One of the magical things about living alongside the Pacific is the marine layer, a cloud of mist that takes over the coastline, usually in the mornings. Go a few miles inland, and the sun is shining bright. Wait a few hours, and the sun will burn off the marine layer, revealing the spectacular blue of the Pacific. But while the marine layer is at its peak, the California coast is covered in fog. If you arrived on one of these mornings, and left before the marine layer dissipated, you’d think Southern California was one big cloud. That the rumors of sunshine were just that. Rumors.
That’s exactly how we as a society experience the world. “If you condense the history of the Earth — about 4.6 billion years — to just one year, humans have been been here for only about 23 minutes of that one year.” We have occupied Earth for less than .000001% of it’s existence, yet we make grand proclamations about how it works.

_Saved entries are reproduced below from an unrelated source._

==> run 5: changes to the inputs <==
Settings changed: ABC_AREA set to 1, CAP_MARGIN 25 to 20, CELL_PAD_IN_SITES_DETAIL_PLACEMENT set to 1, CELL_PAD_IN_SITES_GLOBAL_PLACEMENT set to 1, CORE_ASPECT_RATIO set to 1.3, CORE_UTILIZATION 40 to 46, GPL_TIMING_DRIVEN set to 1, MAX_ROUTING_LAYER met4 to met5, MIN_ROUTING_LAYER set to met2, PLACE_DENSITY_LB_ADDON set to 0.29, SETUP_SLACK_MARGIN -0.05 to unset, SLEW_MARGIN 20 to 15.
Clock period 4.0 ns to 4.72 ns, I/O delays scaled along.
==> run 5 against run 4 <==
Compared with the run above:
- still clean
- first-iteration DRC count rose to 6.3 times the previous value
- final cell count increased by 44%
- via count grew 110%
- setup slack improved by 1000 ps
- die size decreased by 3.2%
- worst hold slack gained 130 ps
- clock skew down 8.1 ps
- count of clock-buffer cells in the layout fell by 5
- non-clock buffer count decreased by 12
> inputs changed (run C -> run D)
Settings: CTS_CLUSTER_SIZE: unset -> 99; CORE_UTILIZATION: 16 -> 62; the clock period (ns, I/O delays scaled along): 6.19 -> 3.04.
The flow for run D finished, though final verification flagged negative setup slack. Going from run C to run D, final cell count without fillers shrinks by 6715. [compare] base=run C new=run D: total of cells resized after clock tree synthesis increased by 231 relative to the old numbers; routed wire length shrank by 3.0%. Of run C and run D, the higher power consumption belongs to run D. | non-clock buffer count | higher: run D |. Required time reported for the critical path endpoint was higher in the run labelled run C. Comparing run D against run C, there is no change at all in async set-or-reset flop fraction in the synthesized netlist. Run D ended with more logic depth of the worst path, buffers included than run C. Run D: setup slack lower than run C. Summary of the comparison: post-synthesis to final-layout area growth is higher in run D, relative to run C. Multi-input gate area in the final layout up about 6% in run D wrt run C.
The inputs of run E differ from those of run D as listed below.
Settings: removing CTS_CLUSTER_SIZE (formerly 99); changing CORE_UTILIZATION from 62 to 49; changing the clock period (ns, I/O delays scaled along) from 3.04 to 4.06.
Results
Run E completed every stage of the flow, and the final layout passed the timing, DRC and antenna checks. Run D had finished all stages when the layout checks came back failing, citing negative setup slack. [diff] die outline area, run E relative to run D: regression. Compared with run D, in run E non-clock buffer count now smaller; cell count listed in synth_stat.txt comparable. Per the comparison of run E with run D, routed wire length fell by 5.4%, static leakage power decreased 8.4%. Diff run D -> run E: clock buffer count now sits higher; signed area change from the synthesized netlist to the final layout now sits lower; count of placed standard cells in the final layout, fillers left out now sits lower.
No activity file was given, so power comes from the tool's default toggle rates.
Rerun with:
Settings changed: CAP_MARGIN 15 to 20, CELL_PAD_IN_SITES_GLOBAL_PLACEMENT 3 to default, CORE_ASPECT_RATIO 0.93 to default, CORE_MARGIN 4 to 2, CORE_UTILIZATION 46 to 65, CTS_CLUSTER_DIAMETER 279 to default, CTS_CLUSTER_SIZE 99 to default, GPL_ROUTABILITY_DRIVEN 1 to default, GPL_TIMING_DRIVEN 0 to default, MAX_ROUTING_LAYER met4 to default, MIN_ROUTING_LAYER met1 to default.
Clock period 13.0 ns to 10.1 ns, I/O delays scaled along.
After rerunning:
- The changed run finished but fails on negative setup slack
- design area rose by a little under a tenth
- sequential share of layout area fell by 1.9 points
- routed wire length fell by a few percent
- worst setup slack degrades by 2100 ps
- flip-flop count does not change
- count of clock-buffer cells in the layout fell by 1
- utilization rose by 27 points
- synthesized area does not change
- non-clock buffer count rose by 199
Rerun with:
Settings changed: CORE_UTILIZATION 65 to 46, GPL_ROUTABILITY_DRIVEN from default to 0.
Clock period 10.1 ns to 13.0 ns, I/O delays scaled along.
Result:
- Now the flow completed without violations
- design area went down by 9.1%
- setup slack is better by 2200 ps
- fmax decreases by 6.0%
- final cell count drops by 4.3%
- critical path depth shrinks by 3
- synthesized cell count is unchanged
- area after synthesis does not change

For some, the collective scribblings in the human notebook have ruled out God.
Our observations are useful to live in the world, and I will run to them when I am sick, or in need of transportation, or even a recipe. But I also fight to keep them in perspective as written in crayon.
The perch of humanity is small. We don’t see as far as we think. We’ve lived our entire lives inside the marine layer.
We don’t know California.
We’ve never seen it in the sunshine.